--- src/rtl/i2c_regfile_target.sv ---
module i2c_regfile_target #(
  parameter logic [6:0] TARGET_ADDR = 7'h50,
  parameter int FILE_BYTES = 64,
  localparam int CPU_AW = $clog2(FILE_BYTES / 2 + 4)
) (
  input  logic              clk,
  input  logic              rst_n,
  input  logic              scl_i,
  input  logic              sda_i,
  output logic              sda_oe,
  input  logic              cpu_we,
  input  logic [CPU_AW-1:0] cpu_addr,
  input  logic [31:0]       cpu_wdata,
  output logic [31:0]       cpu_rdata,
  output logic              irq
);
  localparam int WORDS = FILE_BYTES / 4;
  localparam int PW = $clog2(FILE_BYTES);
  localparam int WW = $clog2(WORDS);
  localparam logic [CPU_AW-1:0] A_TX = CPU_AW'(WORDS);
  localparam logic [CPU_AW-1:0] A_WP = CPU_AW'(2 * WORDS);
  localparam logic [CPU_AW-1:0] A_RP = CPU_AW'(2 * WORDS + 1);
  localparam logic [CPU_AW-1:0] A_EN = CPU_AW'(2 * WORDS + 2);
  localparam logic [CPU_AW-1:0] A_ST = CPU_AW'(2 * WORDS + 3);

  typedef enum logic [2:0] {
    S_IDLE, S_ADDR, S_AACK, S_WDAT, S_WACK, S_RDAT, S_RACK, S_SKIP
  } st_t;

  st_t st;
  logic [1:0] scl_sy, sda_sy;
  logic scl_q, sda_q;
  logic [31:0] rx_mem [WORDS];
  logic [31:0] tx_mem [WORDS];
  logic [PW-1:0] wp, rp;
  logic [3:0] cnt;
  logic [7:0] sh, tsh;
  logic rw, wr_act, irq_en, irq_st;

  wire scl_s = scl_sy[1];
  wire sda_s = sda_sy[1];
  wire scl_rise = scl_s & ~scl_q;
  wire scl_fall = ~scl_s & scl_q;
  wire start_evt = scl_s & scl_q & sda_q & ~sda_s;
  wire stop_evt = scl_s & scl_q & ~sda_q & sda_s;

  wire [31:0] tx_word = tx_mem[rp[PW-1:2]];
  wire [7:0] tx_byte = tx_word[{rp[1:0], 3'b000} +: 8];

  wire cpu_tx_wr = cpu_we && cpu_addr >= A_TX && cpu_addr < A_WP;
  wire cpu_wp_wr = cpu_we && cpu_addr == A_WP;
  wire cpu_rp_wr = cpu_we && cpu_addr == A_RP;
  wire cpu_clr = cpu_we && cpu_addr == A_ST && cpu_wdata[0];

  assign irq = irq_en & irq_st;

  always_ff @(posedge clk or negedge rst_n) begin
    if (!rst_n) begin
      scl_sy <= 2'b11;
      sda_sy <= 2'b11;
      scl_q  <= 1'b1;
      sda_q  <= 1'b1;
    end else begin
      scl_sy <= {scl_sy[0], scl_i};
      sda_sy <= {sda_sy[0], sda_i};
      scl_q  <= scl_s;
      sda_q  <= sda_s;
    end
  end

  always_ff @(posedge clk or negedge rst_n) begin
    if (!rst_n) begin
      st <= S_IDLE;
      sda_oe <= 1'b0;
      wp <= '0;
      rp <= '0;
      cnt <= '0;
      sh <= '0;
      tsh <= '0;
      rw <= 1'b0;
      wr_act <= 1'b0;
      irq_en <= 1'b0;
      irq_st <= 1'b0;
      for (int i = 0; i < WORDS; i++) begin
        rx_mem[i] <= '0;
        tx_mem[i] <= '0;
      end
    end else begin
      if (cpu_tx_wr) tx_mem[cpu_addr[WW-1:0]] <= cpu_wdata;
      if (cpu_we && cpu_addr == A_EN) irq_en <= cpu_wdata[0];
      if (stop_evt && wr_act) irq_st <= 1'b1;
      else if (cpu_clr) irq_st <= 1'b0;

      if (start_evt) begin
        st <= S_ADDR;
        cnt <= '0;
        sda_oe <= 1'b0;
        wr_act <= 1'b0;
      end else if (stop_evt) begin
        st <= S_IDLE;
        sda_oe <= 1'b0;
        wr_act <= 1'b0;
      end else if (scl_rise) begin
        case (st)
          S_ADDR, S_WDAT: begin
            sh <= {sh[6:0], sda_s};
            cnt <= cnt + 4'd1;
          end
          S_RDAT: cnt <= cnt + 4'd1;
          S_RACK: if (sda_s) st <= S_SKIP;
          default: ;
        endcase
      end else if (scl_fall) begin
        case (st)
          S_ADDR: if (cnt == 4'd8) begin
            if (sh[7:1] == TARGET_ADDR) begin
              st <= S_AACK;
              sda_oe <= 1'b1;
              rw <= sh[0];
              wr_act <= ~sh[0];
            end else begin
              st <= S_SKIP;
            end
          end
          S_AACK: begin
            cnt <= '0;
            if (rw) begin
              tsh <= tx_byte;
              sda_oe <= ~tx_byte[7];
              rp <= rp + 1'b1;
              st <= S_RDAT;
            end else begin
              sda_oe <= 1'b0;
              st <= S_WDAT;
            end
          end
          S_WDAT: if (cnt == 4'd8) begin
            rx_mem[wp[PW-1:2]][{wp[1:0], 3'b000} +: 8] <= sh;
            wp <= wp + 1'b1;
            sda_oe <= 1'b1;
            st <= S_WACK;
          end
          S_WACK: begin
            sda_oe <= 1'b0;
            cnt <= '0;
            st <= S_WDAT;
          end
          S_RDAT: begin
            if (cnt == 4'd8) begin
              sda_oe <= 1'b0;
              st <= S_RACK;
            end else begin
              sda_oe <= ~tsh[3'd7 - cnt[2:0]];
            end
          end
          S_RACK: begin
            tsh <= tx_byte;
            sda_oe <= ~tx_byte[7];
            rp <= rp + 1'b1;
            cnt <= '0;
            st <= S_RDAT;
          end
          default: ;
        endcase
      end

      if (cpu_wp_wr) wp <= cpu_wdata[PW-1:0];
      if (cpu_rp_wr) rp <= cpu_wdata[PW-1:0];
    end
  end

  always_comb begin
    cpu_rdata = '0;
    if (cpu_addr < A_TX) cpu_rdata = rx_mem[cpu_addr[WW-1:0]];
    else if (cpu_addr < A_WP) cpu_rdata = tx_mem[cpu_addr[WW-1:0]];
    else if (cpu_addr == A_WP) cpu_rdata = 32'(wp);
    else if (cpu_addr == A_RP) cpu_rdata = 32'(rp);
    else if (cpu_addr == A_EN) cpu_rdata = {31'd0, irq_en};
    else if (cpu_addr == A_ST) cpu_rdata = {31'd0, irq_st};
  end


  quiet_when_unaddressed_chk: assert property (@(posedge clk) disable iff (!rst_n)
    (st == S_SKIP || st == S_IDLE) |-> !sda_oe);


  drive_only_scl_low_chk: assert property (@(posedge clk) disable iff (!rst_n)
    $rose(sda_oe) |-> !scl_s);


  wp_step_chk: assert property (@(posedge clk) disable iff (!rst_n)
    (wp != $past(wp)) && !$past(cpu_wp_wr) |-> wp == $past(wp) + 1'b1);


  rp_step_chk: assert property (@(posedge clk) disable iff (!rst_n)
    (rp != $past(rp)) && !$past(cpu_rp_wr) |-> rp == $past(rp) + 1'b1);


  status_on_stop_chk: assert property (@(posedge clk) disable iff (!rst_n)
    $rose(irq_st) |-> $past(stop_evt));


  status_clear_chk: assert property (@(posedge clk) disable iff (!rst_n)
    $past(cpu_clr && !(stop_evt && wr_act)) |-> !irq_st);


  restart_addr_chk: assert property (@(posedge clk) disable iff (!rst_n)
    start_evt |=> st == S_ADDR && cnt == 4'd0);
endmodule
[src/rtl/rsc_pkg.sv]
`timescale 1ns/1ps
package rsc_pkg;
  localparam int unsigned RSC_MEM_DEF   = 9;
  localparam int unsigned RSC_PAR_DEF   = 3;
  localparam int unsigned RSC_STEPS_DEF = 128;
  localparam int unsigned RSC_PACE_DEF  = 512 + 13;
  localparam int unsigned RSC_WORD_W    = 32;

  typedef logic [RSC_WORD_W-1:0] rsc_word_t;

  typedef enum logic {
    SEQ_IDLE = 1'b0,
    SEQ_RUN  = 1'b1
  } seq_mode_e;

  // modulo-2 inner product of a tap mask and a delay line
  function automatic logic tap_sum(input rsc_word_t taps, input rsc_word_t line);
    return ^(taps & line);
  endfunction

  // recursion value: input bit plus feedback sum
  function automatic logic recur_bit(input logic u, input logic fb_sum);
    return u ^ fb_sum;
  endfunction
endpackage

[src/rtl/rsc_step_pacer.sv]
`timescale 1ns/1ps
module rsc_step_pacer #(
  parameter int unsigned STEP_CYCLES = 525
) (
  input  logic clk,
  input  logic rst_n,
  input  logic restart,
  input  logic fire,
  output logic pace_zero
);
  localparam int unsigned PACE_W = (STEP_CYCLES > 2) ? $clog2(STEP_CYCLES) : 1;
  localparam logic [PACE_W-1:0] RELOAD = PACE_W'(STEP_CYCLES - 1);

  logic [PACE_W-1:0] wait_cnt;

  always_ff @(posedge clk or negedge rst_n) begin
    if (!rst_n) begin
      wait_cnt <= '0;
    end else if (restart) begin
      wait_cnt <= '0;
    end else if (fire) begin
      wait_cnt <= RELOAD;
    end else if (wait_cnt != '0) begin
      wait_cnt <= wait_cnt - 1'b1;
    end
  end

  assign pace_zero = (wait_cnt == '0);
endmodule

[src/rtl/rsc_block_seq.sv]
`timescale 1ns/1ps
module rsc_block_seq
  import rsc_pkg::*;
#(
  parameter int unsigned BLK_STEPS  = 128,
  parameter int unsigned TAIL_STEPS = 9,
  parameter int unsigned IDX_W      = $clog2(BLK_STEPS)
) (
  input  logic             clk,
  input  logic             rst_n,
  input  logic             restart,
  input  logic             fire,
  output logic             seq_active,
  output logic [IDX_W-1:0] step_idx,
  output logic             tail_step,
  output logic             last_step
);
  localparam logic [IDX_W-1:0] FIRST_TAIL = IDX_W'(BLK_STEPS - TAIL_STEPS);
  localparam logic [IDX_W-1:0] FINAL_IDX  = IDX_W'(BLK_STEPS - 1);

  seq_mode_e mode;

  always_ff @(posedge clk or negedge rst_n) begin
    if (!rst_n) begin
      mode     <= SEQ_IDLE;
      step_idx <= '0;
    end else if (restart) begin
      mode     <= SEQ_RUN;
      step_idx <= '0;
    end else if (fire) begin
      if (last_step) begin
        mode <= SEQ_IDLE;
      end else begin
        step_idx <= step_idx + 1'b1;
      end
    end
  end

  assign seq_active = (mode == SEQ_RUN);
  assign tail_step  = (step_idx >= FIRST_TAIL);
  assign last_step  = (step_idx == FINAL_IDX);
endmodule

[src/rtl/rsc_cfg_latch.sv]
`timescale 1ns/1ps
module rsc_cfg_latch #(
  parameter int unsigned MEM   = 9,
  parameter int unsigned NPOLY = 4
) (
  input  logic                       clk,
  input  logic                       rst_n,
  input  logic                       capture,
  input  logic [NPOLY*(MEM+1)-1:0]   raw_polys,
  output logic [NPOLY*(MEM+1)-1:0]   held_polys
);
  localparam int unsigned PW = MEM + 1;
  localparam logic [PW-1:0] END_TAPS = {1'b1, {(MEM-1){1'b0}}, 1'b1};

  for (genvar p = 0; p < NPOLY; p++) begin : g_poly
    always_ff @(posedge clk or negedge rst_n) begin
      if (!rst_n) begin
        held_polys[p*PW +: PW] <= END_TAPS;
      end else if (capture) begin
        held_polys[p*PW +: PW] <= raw_polys[p*PW +: PW] | END_TAPS;
      end
    end
  end
endmodule

[src/rtl/rsc_trellis_core.sv]
`timescale 1ns/1ps
module rsc_trellis_core
  import rsc_pkg::*;
#(
  parameter int unsigned MEM     = 9,
  parameter int unsigned NUM_PAR = 3
) (
  input  logic                       clk,
  input  logic                       rst_n,
  input  logic                       restart,
  input  logic                       fire,
  input  logic                       tail_step,
  input  logic                       in_bit,
  input  logic [MEM:0]               fb_poly,
  input  logic [NUM_PAR*(MEM+1)-1:0] par_poly,
  output logic [NUM_PAR:0]           sym_data,
  output logic                       sym_valid,
  output logic [MEM-1:0]             enc_state,
  output logic                       fb_bit
);
  localparam int unsigned PW = MEM + 1;

  logic               sys_bit;
  logic               rec_bit;
  logic [NUM_PAR-1:0] par_next;

  assign fb_bit  = tap_sum(rsc_word_t'(fb_poly[MEM:1]), rsc_word_t'(enc_state));
  assign sys_bit = tail_step ? fb_bit : in_bit;
  assign rec_bit = recur_bit(sys_bit, fb_bit);

  for (genvar j = 0; j < NUM_PAR; j++) begin : g_par
    assign par_next[j] = (par_poly[j*PW] & rec_bit)
                       ^ tap_sum(rsc_word_t'(par_poly[j*PW+1 +: MEM]), rsc_word_t'(enc_state));
  end

  always_ff @(posedge clk or negedge rst_n) begin
    if (!rst_n) begin
      enc_state <= '0;
      sym_data  <= '0;
      sym_valid <= 1'b0;
    end else if (restart) begin
      enc_state <= '0;
      sym_valid <= 1'b0;
    end else if (fire) begin
      enc_state <= {enc_state[MEM-2:0], rec_bit};
      sym_data  <= {par_next, sys_bit};
      sym_valid <= 1'b1;
    end else begin
      sym_valid <= 1'b0;
    end
  end
endmodule

[src/rtl/rsc_encoder.sv]
`timescale 1ns/1ps
module rsc_encoder
  import rsc_pkg::*;
#(
  parameter int unsigned MEM         = RSC_MEM_DEF,
  parameter int unsigned NUM_PAR     = RSC_PAR_DEF,
  parameter int unsigned BLK_STEPS   = RSC_STEPS_DEF,
  parameter int unsigned STEP_CYCLES = RSC_PACE_DEF
) (
  input  logic                       clk,
  input  logic                       rst_n,
  input  logic                       blk_start,
  input  logic                       in_data,
  input  logic                       in_valid,
  output logic                       in_ready,
  input  logic [MEM:0]               cfg_fb,
  input  logic [NUM_PAR*(MEM+1)-1:0] cfg_par,
  output logic [NUM_PAR:0]           sym_data,
  output logic                       sym_valid
);
  localparam int unsigned PW    = MEM + 1;
  localparam int unsigned NPOLY = NUM_PAR + 1;
  localparam int unsigned IDX_W = $clog2(BLK_STEPS);

  // named internal events
  logic                   seq_active;
  logic [IDX_W-1:0]       step_idx;
  logic                   tail_step;
  logic                   last_step;
  logic                   pace_zero;
  logic                   step_elig;
  logic                   step_fire;
  logic [MEM-1:0]         enc_state;
  logic                   fb_bit;
  logic [NPOLY*PW-1:0]    cfg_held;
  logic [MEM:0]           fb_held;
  logic [NUM_PAR*PW-1:0]  par_held;

  assign step_elig = seq_active & pace_zero & ~blk_start;
  assign step_fire = step_elig & (tail_step | in_valid);
  assign in_ready  = step_elig & ~tail_step;

  assign fb_held  = cfg_held[PW-1:0];
  assign par_held = cfg_held[NPOLY*PW-1:PW];

  rsc_cfg_latch #(.MEM(MEM), .NPOLY(NPOLY)) u_cfg (
    .clk       (clk),
    .rst_n     (rst_n),
    .capture   (blk_start),
    .raw_polys ({cfg_par, cfg_fb}),
    .held_polys(cfg_held)
  );

  rsc_step_pacer #(.STEP_CYCLES(STEP_CYCLES)) u_pace (
    .clk      (clk),
    .rst_n    (rst_n),
    .restart  (blk_start),
    .fire     (step_fire),
    .pace_zero(pace_zero)
  );

  rsc_block_seq #(.BLK_STEPS(BLK_STEPS), .TAIL_STEPS(MEM), .IDX_W(IDX_W)) u_seq (
    .clk       (clk),
    .rst_n     (rst_n),
    .restart   (blk_start),
    .fire      (step_fire),
    .seq_active(seq_active),
    .step_idx  (step_idx),
    .tail_step (tail_step),
    .last_step (last_step)
  );

  rsc_trellis_core #(.MEM(MEM), .NUM_PAR(NUM_PAR)) u_core (
    .clk      (clk),
    .rst_n    (rst_n),
    .restart  (blk_start),
    .fire     (step_fire),
    .tail_step(tail_step),
    .in_bit   (in_data),
    .fb_poly  (fb_held),
    .par_poly (par_held),
    .sym_data (sym_data),
    .sym_valid(sym_valid),
    .enc_state(enc_state),
    .fb_bit   (fb_bit)
  );
endmodule

[config.mk]
export PLATFORM = sky130hd
export DESIGN_NAME = rsc_encoder
export DESIGN_NICKNAME = d
export VERILOG_FILES = /design/src/rtl/rsc_pkg.sv /design/src/rtl/rsc_step_pacer.sv /design/src/rtl/rsc_block_seq.sv /design/src/rtl/rsc_cfg_latch.sv /design/src/rtl/rsc_trellis_core.sv /design/src/rtl/rsc_encoder.sv
export SDC_FILE = /design/constraint.sdc
export NUM_CORES = 1
export LEC_CHECK = 0
export BUFFER_PORTS_ARGS = -buffer_cell sky130_fd_sc_hd__buf_2
export CAP_MARGIN = 10
export CORE_ASPECT_RATIO = 1.1
export CORE_MARGIN = 2
export CORE_UTILIZATION = 48
export CTS_BUF_LIST = sky130_fd_sc_hd__clkbuf_16
export DETAILED_ROUTE_END_ITERATION = 10
export PLACE_DENSITY = 0.72
export SKIP_CTS_REPAIR_TIMING = 1
export SLEW_MARGIN = 20
export SYNTH_ARGS = -nofsm -noshare
export SYNTH_HDL_FRONTEND = slang
export SYNTH_SLANG_ARGS = --single-unit
[constraint.sdc]
create_clock -name clk -period 2.75 [get_ports clk]
set_input_delay 0.1375 -clock clk [delete_from_list [all_inputs] [get_ports clk]]
set_output_delay 0.1375 -clock clk [all_outputs]
set_load 0.05 [all_outputs]
# Word level (Yosys, flattened, before mapping)
# Index checks and enable logic that the tools add are counted.
totals:
  ff_bits: 64
  latch_bits: 0
  mem_bits_rw: 0
  mem_bits_ro: 0
  input_bits: 45
  memories: 0
classes:
  addsub: 2
  n_mul: 0
  n_div: 0
  order_cmp: 1
  eq_ne: 2
  n_shift: 0
  mux: 14
  n_bitwise: 15
  reduce_logical: 12
ops:
  columns: ["operator", "n"]
  rows:
  - ["$reduce_xor A32 Y1", 4]
  - ["$and A9 B9 Y9", 4]
  - ["$mux W10", 3]
  - ["$mux W7", 3]
  - ["$mux W9", 2]
  - ["$logic_not A10 Y1", 1]
  - ["$reduce_bool A10 Y1", 1]
  - ["$sub A10 B1 Y10 const B", 1]
  - ["$add A7 B1 Y7 const B", 1]
  - ["$eq A7 B7 Y1 const B", 1]
  - ["$ge A7 B7 Y1 const B", 1]
  - ["$mux W1", 6]
  - ["$reduce_and A2 Y1", 3]
  - ["$and A1 B1 Y1", 4]
  - ["$reduce_bool A2 Y1", 2]
  - ["$xor A1 B1 Y1", 4]
  - ["$reduce_bool A3 Y1", 1]
  - ["$ne A2 B2 Y1 const B", 1]
  - ["$not A1 Y1", 2]
  - ["$or A1 B1 Y1", 1]

# Longest topological paths before layout
depth:
  word_depth: 6
  depth_mapped: 9

# Hierarchy
# From an unflattened synthesis, not the netlist that was laid out.
hier_totals:
  hier_cells: 306
  hier_area_um2: 3562.2
by_module_without_submodules:
  columns: ["module", "instances", "cells_each", "area_each_um2", "seq_area_each_um2"]
  rows:
  - ["rsc_cfg_latch", 1, 77, 1408.9, 800.8]
  - ["rsc_trellis_core", 1, 118, 1058.5, 350.3]
  - ["rsc_step_pacer", 1, 62, 593.1, 250.2]
  - ["rsc_block_seq", 1, 45, 467.9, 200.2]
  - ["rsc_encoder", 1, 4, 33.8, 0.0]

# Least setup slack after synthesis
# Ideal clock, no wire load.
synth_path:
  path_kind: "reg-to-output"
  startpoint: "register u_pace.wait_cnt[0]"
  endpoint: "output port in_ready"
  arrival_time_ps: 2064
  required_time_ps: 2612
  path_slack_ps: 549
  path_stages_with_launch: 7
  path_buffers: 1
  cell_sequence: "dfrtp_1 > inv_1 > ha_1 > or3b_2 > nor4_4 > buf_2 > and4b_1"
synth_between:
  elab_chain_cells: 4
synth_lines:
  columns: ["item", "line_no", "text"]
  rows:
  - ["from (decl)", "rsc_step_pacer.sv:14", "logic [PACE_W-1:0] wait_cnt;"]
  - ["from (signal assigned)", "rsc_step_pacer.sv:24", "wait_cnt <= wait_cnt - 1'b1;"]
  - ["$logic_not A10 Y1", "rsc_step_pacer.sv:28", "assign pace_zero = (wait_cnt == '0);"]
  - ["$and A1 B1 Y1 (2 in a row)", "rsc_encoder.sv:39", "assign step_elig = seq_active & pace_zero & ~blk_start;"]
  - ["$and A1 B1 Y1", "rsc_encoder.sv:41", "assign in_ready = step_elig & ~tail_step;"]
  - ["to (decl)", "rsc_encoder.sv:15", "output logic in_ready,"]
# No other way between the ends.

# Final worst setup path
# Same ends and word-level chain as after synthesis.

==> qor.yml <==
synthFlopType: "dfrtp_1"
setup_tns_ns: 0
drt_first_pass_iters: 4
hold_violations: 0
drt-total-wl_um: 6283
drt-initial-drc-count: 206
crit_fanout: 10
cts_buffers: 9
start_util_pct: 48.98
vias: 2259
synth_edf_count: 0
numClockSinks: 64
hp-class: "input port to flip-flop"
synth.avg_cell_area_um2: 10.82
antenna_left: 0
dpl_cell_area_mm2: 0.003512
drcViolationCount: 0
drv_cap: 0
grt_max_degree: 33
grt_pass1_vias: 2236
synth_area_mm2: 0.003192
final_cell_area_mm2: 0.003819
critPathCaptureType: "primary output"
drt-vias-per-instance: 5.266
portBuffers: 42
synth_most_common_cell: "dfrtp_1"
p_leak_nw: 1.630
crit_type: "flip-flop to primary output"
drive_gt1_share_pct: 29.97
fin_nets: 389
tritoncts: "done"
synth_top_family_by_area: "simple AND/OR/NAND/NOR gates"
grt-ovfl-total: 0
htreeDepth: 3
core_area_mm2: 0.006516
peakVddDrop_mv: 0.6390
synthArstFlopShare_pct: 100.0
row_count: 31
max_slew_margin_pct: 53.30
status: "finished clean"
grt.total_usage_pct: 19.19
post_drt_wl_per_cell_um: 14.65
slew_violations: 0
clock.fmax_ghz: 0.3858
worst-endpoint-required_ns: 2.61
yosys.area_share.adder_pct: 0.7840
synth_top_cell_area_share_pct: 50.18
num-fill-cells: 541
place_congestion: 0.7351
synth_nets: 342
die_h_um: 89.53
cp_data_arrival_time_ns: 2.45
worstSkewPairLatency_ns: 0.33
skew_ns: 0.006569
total_power_mw: 3.294
setup_viol: 0
final.period_utilization_pct: 94.25
yosys-mux-area-fraction_pct: 11.92
clk_pin_slew_ns: 0.06
rsz0062_at_grt: "no"
synthSimpleGateAreaFrac_pct: 15.68
synth_compound_area_share_pct: 6.233
die_x_um: 81.75
worstMarginPinSlew_ns: 0.7005
clock_path_buffers: 2
cp-start-kind: "flip-flop"
synth-seq-cells: 64
design.die.area_mm2: 0.007319
dp_hpwl_um: 4302
min_period_ns: 2.592
diodes: 0
area_delta_synth_final_pct: 19.64
cellPowerDensity_mw_per_mm2: 862.5
yosysSeqAreaShare_pct: 50.18
antenna_found_initial: 0
synth_xor_area_share_pct: 13.17
pin_count: 51
synth_common_cells: "dfrtp_1 (64), nand2_1 (45), mux2_2 (32)"
ys_top_cells_by_area: "dfrtp_1 (50%), mux2_2 (11%), xnor2_1 (7.4%)"
yosys.area.top_type: "dfrtp_1"
ys_warn_count: 0
grt_pass1_wl_um: 10270
ys_types: 33
netlist_instances: 295
ctsRootBufferMaster: "clkbuf_16"
area by class of cell:
cell class	count	area [um2]	area share, %
flip-flops and latches	64	1602	41.94
multi-input cells	215	1525	39.94
repair buffers	50	285.3	7.471
inverters	2	7.507	0.1966
clock inverters	7	71.32	1.868
well taps	82	102.6	2.687
clock buffers	9	225.2	5.898
layer usage:
| metal | routed length [um] | track usage (%) | up-vias |
|---|---|---|---|
| met2 | 3151 | 31.56 | 47 |
| met3 | 325 | 6.768 | 11 |
| met5 | 0 | 0 | - |
| met4 | 181 | 10.15 | 0 |
| met1 | 2624 | 21.95 | 1088 |
| li1 | - | - | 1113 |
state kept, by name, summed over array words and instances (netlist names):
register / flops
u_seq.step_idx: 7
u_core.sym_data: 4
u_seq.seq_active: 1
u_core.sym_valid: 1
u_core.enc_state: 9
u_cfg.held_polys: 32
u_pace.wait_cnt: 10
power breakdown:
group,switching [mW],internal [mW]
combinational,0.564,0.397
sequential,0.116,1.09
clock,0.427,0.700
worst paths after layout:
path                                      start                    to  slack (ns)  depth (start not counted)
min                                   cfg_fb[1]   u_cfg.held_polys[1]        0.03                          2
max in group asynchronous                 rst_n    u_pace.wait_cnt[1]        1.81                          3
min reg2reg                u_cfg.held_polys[36]  u_cfg.held_polys[36]        0.51                          1
max reg2reg                  u_pace.wait_cnt[0]    u_core.sym_data[1]        0.39                          9
min in group asynchronous                 rst_n   u_cfg.held_polys[4]        0.24                          2
max                          u_pace.wait_cnt[0]              in_ready        0.16                          7
cell usage in the layout, fill, tap and decap left out, types with 2 or more instances in the layout:
cell and count:
a21oi_1 16, buf_4 6, ha_1 2, a21o_1 5, dfrtp_1 64, nor3b_1 2, clkinvlp_4 2, o21ai_0 9
clkbuf_16 9, mux2_2 32, nand3_1 7, buf_2 42, mux2i_1 2, nor2_1 27, inv_1 2, a31oi_1 3
xnor2_1 27, nor3_1 12, xnor3_1 4, nand2_1 45, xor2_1 8
through the flow:
step	std cells	setup slack [ns]	hold WS [ns]	util, %
detailed placement	412	0.4108	0.06188	53.90
floorplan	295	0.5488	-0.1581	-
finish	429	0.1582	0.03133	58.60
global route	429	0.02219	0.02579	58.60
global placement	412	0.5179	0.05431	53.90
CTS	428	0.1340	-0.2950	58.45
logic make-up after synthesis:
group | Yosys count
AOI/OAI and AO/OA | 35
xor gates and xnor gates | 40
adders and majority gates | 2
buffers and inverters | 16
DFF | 64
muxes | 34
and+or+nand+nor | 104
critical path, cell delays in order (launching register included):
cell and delay [ns]:
dfrtp_1 0.39, inv_1 0.09, ha_1 0.19, or3b_2 0.52, nor4_4 0.22, buf_4 0.23, and4b_1 0.21, buf_2 0.26
Note: power is estimated with default switching activity, not from simulation.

□ □ □ □ □ □ □

Search the entries for the word "placement". Copy each line where it appears.

detailed placement	412	0.4108	0.06188	53.90
global placement	412	0.5179	0.05431	53.90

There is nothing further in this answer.